== Phase 1: Landscape overview ==
=== Ureteral Stent: Concept ===
An antimicrobial ureteral stent, which inhibits encrustation and bacterial colonization while maintaining patient comfort.
The number of ureteral stents used in patients with stones 2 cm or less treated with ESWL is significant in spite of the lack scientific evidence in support of this practice. Of 1,029 urologists returning surveys, for patients with renal pelvic stones 10, 15 or 20 rnm treated with ESWL, routine stent placement was preferred by 25.3%, 57.1 % and 87.1 %, respectively. Urologists recommend using ureteroscopy rather than ESWL for distal ureteral calculi 5-1 0 mm.
== Phase 2: Deeper dive ==
=== Design Input ===
Verify if design input documents are sufficient and also verify if these input documents have been adequately linked to the product performance specifications.
=== Product Performance Specifications (PPS) ===
Verify that design inputs correlate adequately to the specifications and that appropriate design verification and validations (DV&V) are performed. Also verify if DV&V criteria are based on risk management documentation or if the criteria are based on sound statistical sampling plans. Verify that product performance specifications correspond to appropriate design output documents.
=== Risk Management documents ===
Review Risk Analysis, Design Failure Modes and Effects Analysis (DFMEA), Process FMEA, other risk management documentation. Verify that DFMEA links appropriately to the PPS. Also verify that appropriate DV&V reports and design output documents are reference correctly as risk mitigation activities in the DFMEA. Similarly verify that PFMEA links appropriately to the process validation protocol acceptance criteria and that in-process inspection procedures and/or manufacturing procedures are recorded as appropriate risk mitigation activities in the PFMEA.
=== Design Output documents ===
Drawings would be reviewed for completeness. We would recommend that Company X perform a First Article Inspection in order to verify the dimensions on the drawings.
=== Manufacturing documents ===
Review manufacturing procedures, component specifications, raw material specifications, in-coming and in-process inspection procedures for completeness. Review linkage between component and raw material specifications and appropriate in-coming inspection procedures. Ensure inspection procedures have adequate sampling plans based on PFMEA risk mitigation levels – this includes packaging and labeling materials. Review of calibration records and preventive maintenance records would be also performed. This would also include a review of the in-process / incoming inspection test methods and related test method validations.
=== Validation Report Review ===
DV&V reports, Shelf-life reports, Biocompatibility test reports, Sterilization reports, Packaging Validation reports, Process Validation Reports would be reviewed. This would also include a review of the design test methods and related test method validations.

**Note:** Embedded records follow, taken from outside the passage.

## src/rtl/interp_requant_pkg.sv

```systemverilog
// Shared DSP definitions for the interpolator output path: width helper and round modes.
package interp_requant_pkg;

  typedef enum logic {
    ROUND_TRUNC   = 1'b0,
    ROUND_HALF_UP = 1'b1
  } round_mode_e;

  // Full-precision FIR output width; the interpolator sizes OUTPUT_WIDTH with the same rule.
  function automatic int calc_in_width(input int data_w, input int coeff_w, input int n_coeffs);
    return data_w + coeff_w + $clog2(n_coeffs) + 1;
  endfunction

endpackage

```

## src/rtl/interp_requant_sat_clip.sv

```systemverilog
// sat_clip: combinational signed clip from W_IN to W_OUT bits with a saturation flag.
module sat_clip #(
  parameter int W_IN  = 21,
  parameter int W_OUT = 16
) (
  input  logic [W_IN-1:0]  din,
  output logic [W_OUT-1:0] dout,
  output logic             sat
);

  generate
    if (W_IN > W_OUT) begin : g_clip
      // Value fits only if every bit above the output sign bit matches it.
      logic [W_IN-W_OUT:0] top;
      logic                ovf;
      assign top = din[W_IN-1:W_OUT-1];
      assign ovf = ~((&top) | ~(|top));

      always_comb begin
        dout = din[W_OUT-1:0];
        sat  = ovf;
        if (ovf) dout = din[W_IN-1] ? {1'b1, {(W_OUT-1){1'b0}}} : {1'b0, {(W_OUT-1){1'b1}}};
      end
    end else begin : g_ext
      assign dout = W_OUT'($signed(din));
      assign sat  = 1'b0;
    end
  endgenerate

endmodule

```

## src/rtl/interp_requant.sv

```systemverilog
// Two-stage valid/ready requantizer: rescale (optional round-half-up), then signed saturate.
// Optional INTERP_REQUANT_SAT_CNT_EN adds a saturating 16-bit clip counter port sat_count.
module interp_requant
  import interp_requant_pkg::*;
#(
  parameter int DATA_WIDTH  = 16,
  parameter int COEFF_WIDTH = 16,
  parameter int N_COEFFS    = 3,
  parameter int IN_WIDTH    = calc_in_width(DATA_WIDTH, COEFF_WIDTH, N_COEFFS),
  parameter int FRAC_BITS   = COEFF_WIDTH - 1
) (
  input  logic                  clk,
  input  logic                  arst_n,
  input  logic                  round_en,
  input  logic                  sat_clr,
  input  logic [IN_WIDTH-1:0]   src_data_in,
  input  logic                  src_valid_in,
  output logic                  src_ready_out,
  output logic [DATA_WIDTH-1:0] dst_data_out,
  output logic                  dst_valid_out,
  input  logic                  dst_ready_in,
  output logic                  dst_sat_out,
  output logic                  sat_sticky
`ifdef INTERP_REQUANT_SAT_CNT_EN
  ,
  output logic [15:0]           sat_count
`endif
);

  localparam int S1_W = IN_WIDTH + 1 - FRAC_BITS;
  localparam logic [IN_WIDTH:0] RND_HALF = (IN_WIDTH+1)'(1) << (FRAC_BITS - 1);

  logic                  s1_v_q, s2_v_q, s2_sat_q, sticky_q;
  logic [S1_W-1:0]       s1_q, s1_d;
  logic [DATA_WIDTH-1:0] s2_data_q, s2_data_d;
  logic                  s2_sat_d, sticky_d;
  logic                  s1_en, s2_en;
  logic [IN_WIDTH:0]     t;
  logic                  unused_frac;

  assign s2_en         = ~s2_v_q | dst_ready_in;
  assign s1_en         = ~s1_v_q | s2_en;
  assign src_ready_out = s1_en;

  // One extra bit keeps the rounding add from wrapping; dropping FRAC_BITS LSBs is the >>>.
  assign t           = {src_data_in[IN_WIDTH-1], src_data_in}
                     + ((round_mode_e'(round_en) == ROUND_HALF_UP) ? RND_HALF : '0);
  assign s1_d        = t[IN_WIDTH:FRAC_BITS];
  assign unused_frac = ^t[FRAC_BITS-1:0];

  sat_clip #(.W_IN(S1_W), .W_OUT(DATA_WIDTH)) u_clip (
    .din  (s1_q),
    .dout (s2_data_d),
    .sat  (s2_sat_d)
  );

  // Set wins over clear when a clipped sample lands in stage 2 on the same edge.
  assign sticky_d = (sticky_q & ~sat_clr) | (s2_en & s1_v_q & s2_sat_d);

  always_ff @(posedge clk) begin
    if (!arst_n) begin
      s1_v_q    <= 1'b0;
      s1_q      <= '0;
      s2_v_q    <= 1'b0;
      s2_data_q <= '0;
      s2_sat_q  <= 1'b0;
      sticky_q  <= 1'b0;
    end else begin
      if (s1_en) begin
        s1_v_q <= src_valid_in;
        if (src_valid_in) s1_q <= s1_d;
      end
      if (s2_en) begin
        s2_v_q <= s1_v_q;
        if (s1_v_q) begin
          s2_data_q <= s2_data_d;
          s2_sat_q  <= s2_sat_d;
        end
      end
      sticky_q <= sticky_d;
    end
  end

  assign dst_valid_out = s2_v_q;
  assign dst_data_out  = s2_data_q;
  assign dst_sat_out   = s2_sat_q;
  assign sat_sticky    = sticky_q;

`ifdef INTERP_REQUANT_SAT_CNT_EN
  logic [15:0] cnt_q, cnt_d;
  logic        cnt_inc;

  assign cnt_inc = s2_v_q & dst_ready_in & s2_sat_q;

  always_comb begin
    cnt_d = cnt_q;
    if (sat_clr)                          cnt_d = {15'd0, cnt_inc};
    else if (cnt_inc && cnt_q != 16'hFFFF) cnt_d = cnt_q + 16'd1;
  end

  always_ff @(posedge clk) begin
    if (!arst_n) cnt_q <= '0;
    else         cnt_q <= cnt_d;
  end

  assign sat_count = cnt_q;
`endif

endmodule

```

Based on a review of the above DHF documents a potential outcome for the uretral catheter acquisition project could involve the following:
# Better explanation of existing design input documents and also better linkage between the design inputs and product specifications.
# Creation of some new test methods for design, incoming and in-process inspections and also include recommendations for the test method validations. Creation of any new DV&V data would be highly unlikely as it could potentially trigger a new submission or a note-to-file to the regulatory agencies.

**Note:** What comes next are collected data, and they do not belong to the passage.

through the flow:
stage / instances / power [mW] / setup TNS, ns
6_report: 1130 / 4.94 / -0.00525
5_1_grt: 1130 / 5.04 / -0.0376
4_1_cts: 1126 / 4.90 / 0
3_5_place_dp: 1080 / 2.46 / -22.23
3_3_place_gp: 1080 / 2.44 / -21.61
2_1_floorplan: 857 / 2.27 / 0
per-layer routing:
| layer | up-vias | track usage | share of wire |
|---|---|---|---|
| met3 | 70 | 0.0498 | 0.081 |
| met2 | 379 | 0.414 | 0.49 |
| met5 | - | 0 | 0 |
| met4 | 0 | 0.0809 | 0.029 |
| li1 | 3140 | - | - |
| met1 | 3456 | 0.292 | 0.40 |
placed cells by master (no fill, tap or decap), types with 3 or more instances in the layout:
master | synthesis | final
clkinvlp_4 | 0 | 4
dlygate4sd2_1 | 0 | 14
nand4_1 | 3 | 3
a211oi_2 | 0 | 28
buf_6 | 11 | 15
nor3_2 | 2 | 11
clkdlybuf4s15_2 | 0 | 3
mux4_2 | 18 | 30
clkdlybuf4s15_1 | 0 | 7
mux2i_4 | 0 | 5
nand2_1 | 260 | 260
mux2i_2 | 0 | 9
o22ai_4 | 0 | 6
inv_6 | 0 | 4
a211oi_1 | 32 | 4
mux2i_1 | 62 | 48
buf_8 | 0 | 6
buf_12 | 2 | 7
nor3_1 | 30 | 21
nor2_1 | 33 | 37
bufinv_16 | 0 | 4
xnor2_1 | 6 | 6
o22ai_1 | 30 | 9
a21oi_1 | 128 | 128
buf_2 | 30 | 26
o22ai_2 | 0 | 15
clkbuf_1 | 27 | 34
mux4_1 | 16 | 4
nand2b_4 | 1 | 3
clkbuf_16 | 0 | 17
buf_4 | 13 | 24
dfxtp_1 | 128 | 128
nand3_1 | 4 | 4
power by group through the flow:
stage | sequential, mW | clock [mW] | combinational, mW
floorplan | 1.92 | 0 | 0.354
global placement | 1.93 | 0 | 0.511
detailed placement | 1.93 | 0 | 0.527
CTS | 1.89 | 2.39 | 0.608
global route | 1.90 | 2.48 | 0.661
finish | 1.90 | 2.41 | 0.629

# Change in raw materials to better grade materials for eg. Switching resin to a USP Class VI biocompatible resin. This would eliminate some on-going testing but require additional upfront one time biocompatibility testing.
# Updating drawings based on results from the FAI data.
# Converting existing Company Y documents into Company X format and identifying potential gaps and streamlining linkage between raw material specifications and inspection procedures.
# Identifying installation, operational and process qualification requirements with the assumption that no additional design verification and validation activities are required based on the fact that the device is currently approved for sale in the US and ROW.
# Recommend activities necessary for completing packaging, labeling, ship testing and shelf-life testing. Stress should be on being able to leverage existing data for shelf-life without changing the regulatory status of the device.
# Company X may want to perform additional biocompatibility testing to create an internal baseline and also update their biocompatibility files.
# Help streamline suppliers for components when switching over from Company Y to Company X. Search for existing Company X suppliers that can supply off the shelf items that Company Y may be sourcing from other vendors / suppliers.
# Identify process improvements that can be rolled into the manufacturing transfer without changing the design and impacting the existing regulatory status for the device e.g. instead of hand mixing pigment to resin use a pre-mixer to control quality of mixing and resulting extrusion or perform the molding and over-molding steps in 1 machine instead of 2 separate molding machines.